## WORK TO COMPLETE
Each line of the material, from the first through the one containing "run 3 against", is to be written out exactly.

## SUPPLIED MATERIAL
*** Begin section ***

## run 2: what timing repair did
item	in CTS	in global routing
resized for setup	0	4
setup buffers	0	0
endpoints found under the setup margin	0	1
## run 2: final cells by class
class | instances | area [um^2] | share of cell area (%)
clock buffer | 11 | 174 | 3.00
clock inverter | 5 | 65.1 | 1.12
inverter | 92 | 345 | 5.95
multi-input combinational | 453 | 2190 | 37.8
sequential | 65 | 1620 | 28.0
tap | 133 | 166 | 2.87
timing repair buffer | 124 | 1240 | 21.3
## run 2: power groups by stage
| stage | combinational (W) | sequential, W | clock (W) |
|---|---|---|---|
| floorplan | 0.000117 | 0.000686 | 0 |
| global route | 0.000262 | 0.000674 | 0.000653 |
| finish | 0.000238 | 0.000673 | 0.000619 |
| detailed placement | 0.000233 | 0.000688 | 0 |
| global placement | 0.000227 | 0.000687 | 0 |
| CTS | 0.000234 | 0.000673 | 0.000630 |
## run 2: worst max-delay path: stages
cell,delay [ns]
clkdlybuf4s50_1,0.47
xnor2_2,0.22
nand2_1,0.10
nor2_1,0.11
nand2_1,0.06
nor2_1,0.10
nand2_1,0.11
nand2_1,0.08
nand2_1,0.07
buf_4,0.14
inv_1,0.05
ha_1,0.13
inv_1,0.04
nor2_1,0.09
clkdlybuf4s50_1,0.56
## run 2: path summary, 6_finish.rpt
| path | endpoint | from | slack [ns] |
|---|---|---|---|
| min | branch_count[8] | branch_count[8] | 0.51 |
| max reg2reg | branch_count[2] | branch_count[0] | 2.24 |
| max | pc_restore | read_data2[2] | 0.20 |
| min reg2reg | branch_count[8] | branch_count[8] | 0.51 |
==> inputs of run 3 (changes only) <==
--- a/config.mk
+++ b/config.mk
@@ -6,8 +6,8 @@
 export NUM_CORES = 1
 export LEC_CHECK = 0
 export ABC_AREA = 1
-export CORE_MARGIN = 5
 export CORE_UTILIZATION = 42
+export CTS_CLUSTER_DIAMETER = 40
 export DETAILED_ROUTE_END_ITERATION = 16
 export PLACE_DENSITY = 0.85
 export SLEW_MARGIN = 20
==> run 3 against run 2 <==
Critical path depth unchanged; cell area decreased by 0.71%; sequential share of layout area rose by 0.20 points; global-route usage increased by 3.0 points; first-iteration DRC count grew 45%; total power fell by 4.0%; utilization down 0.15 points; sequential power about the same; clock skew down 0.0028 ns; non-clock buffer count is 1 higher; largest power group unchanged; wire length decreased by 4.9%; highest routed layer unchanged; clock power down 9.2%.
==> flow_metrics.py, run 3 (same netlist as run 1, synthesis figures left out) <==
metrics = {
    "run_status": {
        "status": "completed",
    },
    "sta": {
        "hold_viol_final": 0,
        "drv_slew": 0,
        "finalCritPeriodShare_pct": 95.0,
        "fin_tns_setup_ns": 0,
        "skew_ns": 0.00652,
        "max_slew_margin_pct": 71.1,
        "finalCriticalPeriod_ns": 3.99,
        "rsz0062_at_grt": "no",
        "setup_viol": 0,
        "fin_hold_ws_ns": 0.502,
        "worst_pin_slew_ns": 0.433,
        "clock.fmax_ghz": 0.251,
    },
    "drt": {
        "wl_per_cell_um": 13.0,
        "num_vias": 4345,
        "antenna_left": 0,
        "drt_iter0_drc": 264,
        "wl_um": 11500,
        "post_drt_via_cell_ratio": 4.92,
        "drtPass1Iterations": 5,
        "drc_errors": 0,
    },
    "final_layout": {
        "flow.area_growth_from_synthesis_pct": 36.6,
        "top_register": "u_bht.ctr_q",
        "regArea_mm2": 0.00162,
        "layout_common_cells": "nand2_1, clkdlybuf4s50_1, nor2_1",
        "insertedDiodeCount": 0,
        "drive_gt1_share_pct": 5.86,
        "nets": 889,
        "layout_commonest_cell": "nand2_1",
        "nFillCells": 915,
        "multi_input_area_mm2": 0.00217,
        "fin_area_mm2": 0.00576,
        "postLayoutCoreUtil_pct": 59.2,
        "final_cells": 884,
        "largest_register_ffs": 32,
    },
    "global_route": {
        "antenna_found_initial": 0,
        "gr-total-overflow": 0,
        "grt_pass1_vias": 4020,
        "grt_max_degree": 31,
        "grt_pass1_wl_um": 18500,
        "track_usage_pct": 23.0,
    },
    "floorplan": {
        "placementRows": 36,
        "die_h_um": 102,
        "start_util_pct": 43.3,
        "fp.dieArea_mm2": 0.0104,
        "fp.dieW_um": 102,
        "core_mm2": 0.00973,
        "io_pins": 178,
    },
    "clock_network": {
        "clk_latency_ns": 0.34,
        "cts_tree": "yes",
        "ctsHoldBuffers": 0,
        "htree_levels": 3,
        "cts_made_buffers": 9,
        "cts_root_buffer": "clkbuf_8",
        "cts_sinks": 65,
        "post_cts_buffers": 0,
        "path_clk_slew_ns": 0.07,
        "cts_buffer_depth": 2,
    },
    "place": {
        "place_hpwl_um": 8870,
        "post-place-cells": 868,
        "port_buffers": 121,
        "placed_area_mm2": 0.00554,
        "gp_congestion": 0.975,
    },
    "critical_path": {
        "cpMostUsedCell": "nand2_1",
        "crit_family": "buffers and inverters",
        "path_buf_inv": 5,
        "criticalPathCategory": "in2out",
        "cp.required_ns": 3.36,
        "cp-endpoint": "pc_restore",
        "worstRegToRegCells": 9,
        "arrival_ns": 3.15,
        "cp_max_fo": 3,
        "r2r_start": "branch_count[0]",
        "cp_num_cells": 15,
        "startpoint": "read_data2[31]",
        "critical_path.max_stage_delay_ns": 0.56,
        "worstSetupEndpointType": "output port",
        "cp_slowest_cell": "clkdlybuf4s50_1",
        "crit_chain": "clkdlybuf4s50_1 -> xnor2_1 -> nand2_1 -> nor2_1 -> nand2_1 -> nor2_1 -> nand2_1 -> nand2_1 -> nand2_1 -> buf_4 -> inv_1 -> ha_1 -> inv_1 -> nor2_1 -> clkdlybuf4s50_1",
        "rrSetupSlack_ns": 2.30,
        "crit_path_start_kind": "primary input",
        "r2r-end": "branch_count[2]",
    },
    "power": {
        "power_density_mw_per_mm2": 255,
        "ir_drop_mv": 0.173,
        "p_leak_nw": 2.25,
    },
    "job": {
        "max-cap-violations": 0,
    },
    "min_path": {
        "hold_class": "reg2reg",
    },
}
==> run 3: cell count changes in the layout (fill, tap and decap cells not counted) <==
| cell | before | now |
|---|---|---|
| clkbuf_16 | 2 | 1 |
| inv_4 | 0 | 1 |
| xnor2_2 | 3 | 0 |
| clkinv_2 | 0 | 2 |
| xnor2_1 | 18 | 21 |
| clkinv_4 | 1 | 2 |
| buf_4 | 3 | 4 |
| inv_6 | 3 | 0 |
<file path="src/rtl/fetch_pkg.sv">
// Shared constants for the instruction-fetch stage: widths, NOP encoding,
// instruction field positions and opcode values.
package fetch_pkg;

  localparam int INSTR_W = 16;
  localparam logic [INSTR_W-1:0] NOP_INSTR = 16'hF000;

  localparam int OPC_HI = 15;
  localparam int OPC_LO = 12;
  localparam int DST_HI = 11;
  localparam int DST_LO = 8;
  localparam int OP1_HI = 7;
  localparam int OP1_LO = 4;
  localparam int OP2_HI = 3;
  localparam int OP2_LO = 0;

  // 4'hF is reserved as NOP and is never hazard-checked.
  typedef enum logic [3:0] {
    OP_ADD = 4'h0,
    OP_SUB = 4'h1,
    OP_AND = 4'h2,
    OP_OR  = 4'h3,
    OP_NOP = 4'hF
  } opcode_e;

  function automatic logic is_hazard_op(input logic [3:0] opc);
    return opc[3:2] == 2'b00;
  endfunction

endpackage

</file>
<file path="src/rtl/fetch_skid_buf.sv">
// One-entry instruction/PC holding register.
// Ports: load (capture load_*), consume (drop), clear (flush); valid/instr/pc out.
module fetch_skid_buf
  import fetch_pkg::*;
#(
  parameter int PC_W = 8
) (
  input  logic               clock,
  input  logic               reset,
  input  logic               load,
  input  logic               consume,
  input  logic               clear,
  input  logic [INSTR_W-1:0] load_instr,
  input  logic [PC_W-1:0]    load_pc,
  output logic               valid,
  output logic [INSTR_W-1:0] instr,
  output logic [PC_W-1:0]    pc
);

  logic               valid_q, valid_d;
  logic [INSTR_W-1:0] instr_q, instr_d;
  logic [PC_W-1:0]    pc_q, pc_d;

  always_comb begin
    valid_d = valid_q;
    instr_d = instr_q;
    pc_d    = pc_q;
    if (clear) begin
      valid_d = 1'b0;
    end else if (load) begin
      valid_d = 1'b1;
      instr_d = load_instr;
      pc_d    = load_pc;
    end else if (consume) begin
      valid_d = 1'b0;
    end
  end

  always_ff @(posedge clock or posedge reset) begin
    if (reset) begin
      valid_q <= 1'b0;
      instr_q <= NOP_INSTR;
      pc_q    <= '0;
    end else begin
      valid_q <= valid_d;
      instr_q <= instr_d;
      pc_q    <= pc_d;
    end
  end

  assign valid = valid_q;
  assign instr = instr_q;
  assign pc    = pc_q;

endmodule

</file>
<file path="src/rtl/fetch_stage.sv">
// PC generation, sync imem drive, skid buffer and IF/ID register.
// Ports: clock/reset, imem_addr/imem_data, IF_ID_Hold, branch_taken/target,
// IF_ID_* outputs; stall_count only when FETCH_STALL_CNT_EN is defined.
module fetch_stage
  import fetch_pkg::*;
#(
  parameter int              PC_W     = 8,
  parameter logic [PC_W-1:0] RESET_PC = '0
) (
  input  logic               clock,
  input  logic               reset,
  output logic [PC_W-1:0]    imem_addr,
  input  logic [INSTR_W-1:0] imem_data,
  input  logic               IF_ID_Hold,
  input  logic               branch_taken,
  input  logic [PC_W-1:0]    branch_target,
  output logic [INSTR_W-1:0] IF_ID_instr,
  output logic [PC_W-1:0]    IF_ID_pc,
  output logic               IF_ID_valid,
  output logic [3:0]         IF_ID_opcode,
  output logic [3:0]         IF_ID_dest,
  output logic [3:0]         IF_ID_op1,
  output logic [3:0]         IF_ID_op2
`ifdef FETCH_STALL_CNT_EN
  ,
  output logic [15:0]        stall_count
`endif
);

  logic [PC_W-1:0]    pc_q, pc_d;
  logic               req_valid_q, req_valid_d;
  logic [PC_W-1:0]    req_pc_q, req_pc_d;
  logic               ifid_valid_q, ifid_valid_d;
  logic [INSTR_W-1:0] ifid_instr_q, ifid_instr_d;
  logic [PC_W-1:0]    ifid_pc_q, ifid_pc_d;

  logic               skid_load, skid_consume, skid_clear;
  logic               skid_valid;
  logic [INSTR_W-1:0] skid_instr;
  logic [PC_W-1:0]    skid_pc;

  fetch_skid_buf #(.PC_W(PC_W)) u_skid (
    .clock      (clock),
    .reset      (reset),
    .load       (skid_load),
    .consume    (skid_consume),
    .clear      (skid_clear),
    .load_instr (imem_data),
    .load_pc    (req_pc_q),
    .valid      (skid_valid),
    .instr      (skid_instr),
    .pc         (skid_pc)
  );

  always_comb begin
    pc_d         = pc_q;
    req_valid_d  = req_valid_q;
    req_pc_d     = req_pc_q;
    ifid_valid_d = ifid_valid_q;
    ifid_instr_d = ifid_instr_q;
    ifid_pc_d    = ifid_pc_q;
    skid_load    = 1'b0;
    skid_consume = 1'b0;
    skid_clear   = 1'b0;
    if (branch_taken) begin
      pc_d         = branch_target;
      req_valid_d  = 1'b0;
      skid_clear   = 1'b1;
      ifid_valid_d = 1'b0;
      ifid_instr_d = NOP_INSTR;
      ifid_pc_d    = '0;
    end else if (IF_ID_Hold) begin
      // Park the word returning this cycle; it would otherwise be lost.
      skid_load   = req_valid_q && !skid_valid;
      req_valid_d = 1'b0;
    end else begin
      pc_d        = pc_q + {{(PC_W-1){1'b0}}, 1'b1};
      req_valid_d = 1'b1;
      req_pc_d    = pc_q;
      if (skid_valid) begin
        skid_consume = 1'b1;
        ifid_valid_d = 1'b1;
        ifid_instr_d = skid_instr;
        ifid_pc_d    = skid_pc;
      end else if (req_valid_q) begin
        ifid_valid_d = 1'b1;
        ifid_instr_d = imem_data;
        ifid_pc_d    = req_pc_q;
      end else begin
        ifid_valid_d = 1'b0;
        ifid_instr_d = NOP_INSTR;
        ifid_pc_d    = '0;
      end
    end
  end

  always_ff @(posedge clock or posedge reset) begin
    if (reset) begin
      pc_q         <= RESET_PC;
      req_valid_q  <= 1'b0;
      req_pc_q     <= '0;
      ifid_valid_q <= 1'b0;
      ifid_instr_q <= NOP_INSTR;
      ifid_pc_q    <= '0;
    end else begin
      pc_q         <= pc_d;
      req_valid_q  <= req_valid_d;
      req_pc_q     <= req_pc_d;
      ifid_valid_q <= ifid_valid_d;
      ifid_instr_q <= ifid_instr_d;
      ifid_pc_q    <= ifid_pc_d;
    end
  end

`ifdef FETCH_STALL_CNT_EN
  logic [15:0] stall_cnt_q, stall_cnt_d;

  always_comb begin
    stall_cnt_d = stall_cnt_q;
    if (IF_ID_Hold && !branch_taken && stall_cnt_q != 16'hFFFF)
      stall_cnt_d = stall_cnt_q + 16'd1;
  end

  always_ff @(posedge clock or posedge reset) begin
    if (reset) stall_cnt_q <= '0;
    else       stall_cnt_q <= stall_cnt_d;
  end

  assign stall_count = stall_cnt_q;
`endif

  assign imem_addr    = pc_q;
  assign IF_ID_instr  = ifid_instr_q;
  assign IF_ID_pc     = ifid_pc_q;
  assign IF_ID_valid  = ifid_valid_q;
  assign IF_ID_opcode = ifid_instr_q[OPC_HI:OPC_LO];
  assign IF_ID_dest   = ifid_instr_q[DST_HI:DST_LO];
  assign IF_ID_op1    = ifid_instr_q[OP1_HI:OP1_LO];
  assign IF_ID_op2    = ifid_instr_q[OP2_HI:OP2_LO];

endmodule

</file>
<file path="config.mk">
export PLATFORM = sky130hd
export DESIGN_NAME = fetch_stage
export DESIGN_NICKNAME = d
export VERILOG_FILES = /design/src/rtl/fetch_pkg.sv /design/src/rtl/fetch_skid_buf.sv /design/src/rtl/fetch_stage.sv
export SDC_FILE = /design/constraint.sdc
export NUM_CORES = 1
export LEC_CHECK = 0
export ABC_AREA = 1
export BUFFER_PORTS_ARGS = -buffer_cell sky130_fd_sc_hd__buf_2
export CAP_MARGIN = 20
export CORE_ASPECT_RATIO = 0.5
export CORE_MARGIN = 1.5
export CORE_UTILIZATION = 40
export CTS_BUF_LIST = sky130_fd_sc_hd__clkbuf_8
export CTS_CLUSTER_SIZE = 24
export DETAILED_ROUTE_END_ITERATION = 12
export SYNTH_ARGS = -nofsm -noshare
export SYNTH_HDL_FRONTEND = slang
export SYNTH_HIERARCHICAL = 1
export SYNTH_SLANG_ARGS = --single-unit
</file>
<file path="constraint.sdc">
create_clock -name clock -period 3.15 [get_ports clock]
set_clock_uncertainty 0.1 [all_clocks]
set_input_delay 0.4725 -clock clock [delete_from_list [all_inputs] [get_ports clock]]
set_output_delay 0.4725 -clock clock [all_outputs]
set_load 0.01 [all_outputs]
</file>
# Word-level counts from Yosys, hierarchy flattened
# Index checks and enable logic that the tools add are counted.
[word_totals]
reg_bits = 67
wordCells = 44
[classes]
eq_ne = 1
n_addsub = 1
n_bitwise = 3
reduce_logical = 5
n_mux = 25
[op_table]
columns = ["op", "count"]
rows = [
  ["$mux W16", 4],
  ["$mux W8", 6],
  ["$mux W1", 15],
  ["$add A8 B1 Y8 const B", 1],
  ["$reduce_and A2 Y1", 2],
  ["$not A1 Y1", 3],
  ["$reduce_bool A3 Y1", 1],
  ["$ne A2 B1 Y1 const B", 1],
  ["$logic_and A1 B1 Y1", 1],
  ["$logic_not A1 Y1", 1],
]

# Longest topological paths before layout
[depth]
ltp_word = 6
depth_mapped = 10
ltp_nobuf = 7

# Cells and area by module
# The synthesis kept the hierarchy.
[by_module_without_submodules]
columns = ["mod", "n_inst", "seq_area_each_um2", "cells_each", "area_each_um2"]
rows = [
  ["fetch_stage", 1, 1056.0, 275, 2188.3],
  ["fetch_skid_buf", 1, 630.6, 110, 1071.0],
]

# Least setup slack after synthesis
# No wires, ideal clock.
[synth_path]
path_kind = "input to register"
startpoint = "input port branch_taken"
endpoint = "register u_skid.instr_q[0] (netlist: u_skid/instr[0])"
slack_ns = 1.503
cell_stages = 10
arrival_ns = 1.431
required_ns = 2.934
path_cell_list = "buf_6 -> nor2_8 -> buf_6 -> inv_2 -> nor2_1 -> buf_6 -> nand2_8 -> buf_12 -> nand2_2 -> nand2_1"
[synth_via]
elab_cells_between_ends = 4
classes_between = "mux: 2; bitwise: 1; reduce/logical: 1"
[synth_rtl]
columns = ["item", "line_no", "text"]
rows = [
  ["from (decl)", "fetch_stage.sv:15", "input logic branch_taken,"],
  ["$mux W1", "fetch_stage.sv:65", "if (branch_taken) begin"],
  ["net skid_load", "fetch_stage.sv:37", "logic skid_load, skid_consume, skid_clear;"],
  ["$reduce_and A2 Y1 (no source line)", "--", ""],
  ["to (signal assigned)", "fetch_skid_buf.sv:46", "instr_q <= instr_d;"],
  ["to (decl)", "fetch_skid_buf.sv:21", "logic [INSTR_W-1:0] instr_q, instr_d;"],
]
# The timed path passes the listed nets, and every way through them passes these cells.
# A chain may end at the register's enable or synchronous reset.

# Final worst setup path
[layout_path]
startpoint = "register u_skid.valid_q (netlist: u_skid/valid)"
endpoint = "register u_skid.instr_q[7] (netlist: u_skid/instr[7])"
[layout_via]
elab_chain_len = 5
[layout_lines]
columns = ["item", "line_no", "text"]
rows = [
  ["from (decl)", "fetch_skid_buf.sv:20", "logic valid_q, valid_d;"],
  ["from (signal assigned)", "fetch_skid_buf.sv:45", "valid_q <= valid_d;"],
  ["$logic_not A1 Y1", "fetch_stage.sv:74", "skid_load = req_valid_q && !skid_valid;"],
  ["$logic_and A1 B1 Y1", "fetch_stage.sv:74", ""],
  ["$mux W1", "fetch_stage.sv:72", "end else if (IF_ID_Hold) begin"],
  ["$mux W1", "fetch_stage.sv:65", ""],
  ["net skid_load", "fetch_stage.sv:37", ""],
  ["$reduce_and A2 Y1 (no source line)", "--", ""],
]
# The timed path passes the listed nets, and every way through them passes these cells.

*** End section ***

## ANSWER SPACE
## run 2: what timing repair did
item	in CTS	in global routing
resized for setup	0	4
setup buffers	0	0
endpoints found under the setup margin	0	1
## run 2: final cells by class
class | instances | area [um^2] | share of cell area (%)
clock buffer | 11 | 174 | 3.00
clock inverter | 5 | 65.1 | 1.12
inverter | 92 | 345 | 5.95
multi-input combinational | 453 | 2190 | 37.8
sequential | 65 | 1620 | 28.0
tap | 133 | 166 | 2.87
timing repair buffer | 124 | 1240 | 21.3
## run 2: power groups by stage
| stage | combinational (W) | sequential, W | clock (W) |
|---|---|---|---|
| floorplan | 0.000117 | 0.000686 | 0 |
| global route | 0.000262 | 0.000674 | 0.000653 |
| finish | 0.000238 | 0.000673 | 0.000619 |
| detailed placement | 0.000233 | 0.000688 | 0 |
| global placement | 0.000227 | 0.000687 | 0 |
| CTS | 0.000234 | 0.000673 | 0.000630 |
## run 2: worst max-delay path: stages
cell,delay [ns]
clkdlybuf4s50_1,0.47
xnor2_2,0.22
nand2_1,0.10
nor2_1,0.11
nand2_1,0.06
nor2_1,0.10
nand2_1,0.11
nand2_1,0.08
nand2_1,0.07
buf_4,0.14
inv_1,0.05
ha_1,0.13
inv_1,0.04
nor2_1,0.09
clkdlybuf4s50_1,0.56
## run 2: path summary, 6_finish.rpt
| path | endpoint | from | slack [ns] |
|---|---|---|---|
| min | branch_count[8] | branch_count[8] | 0.51 |
| max reg2reg | branch_count[2] | branch_count[0] | 2.24 |
| max | pc_restore | read_data2[2] | 0.20 |
| min reg2reg | branch_count[8] | branch_count[8] | 0.51 |
==> inputs of run 3 (changes only) <==
--- a/config.mk
+++ b/config.mk
@@ -6,8 +6,8 @@
 export NUM_CORES = 1
 export LEC_CHECK = 0
 export ABC_AREA = 1
-export CORE_MARGIN = 5
 export CORE_UTILIZATION = 42
+export CTS_CLUSTER_DIAMETER = 40
 export DETAILED_ROUTE_END_ITERATION = 16
 export PLACE_DENSITY = 0.85
 export SLEW_MARGIN = 20
==> run 3 against run 2 <==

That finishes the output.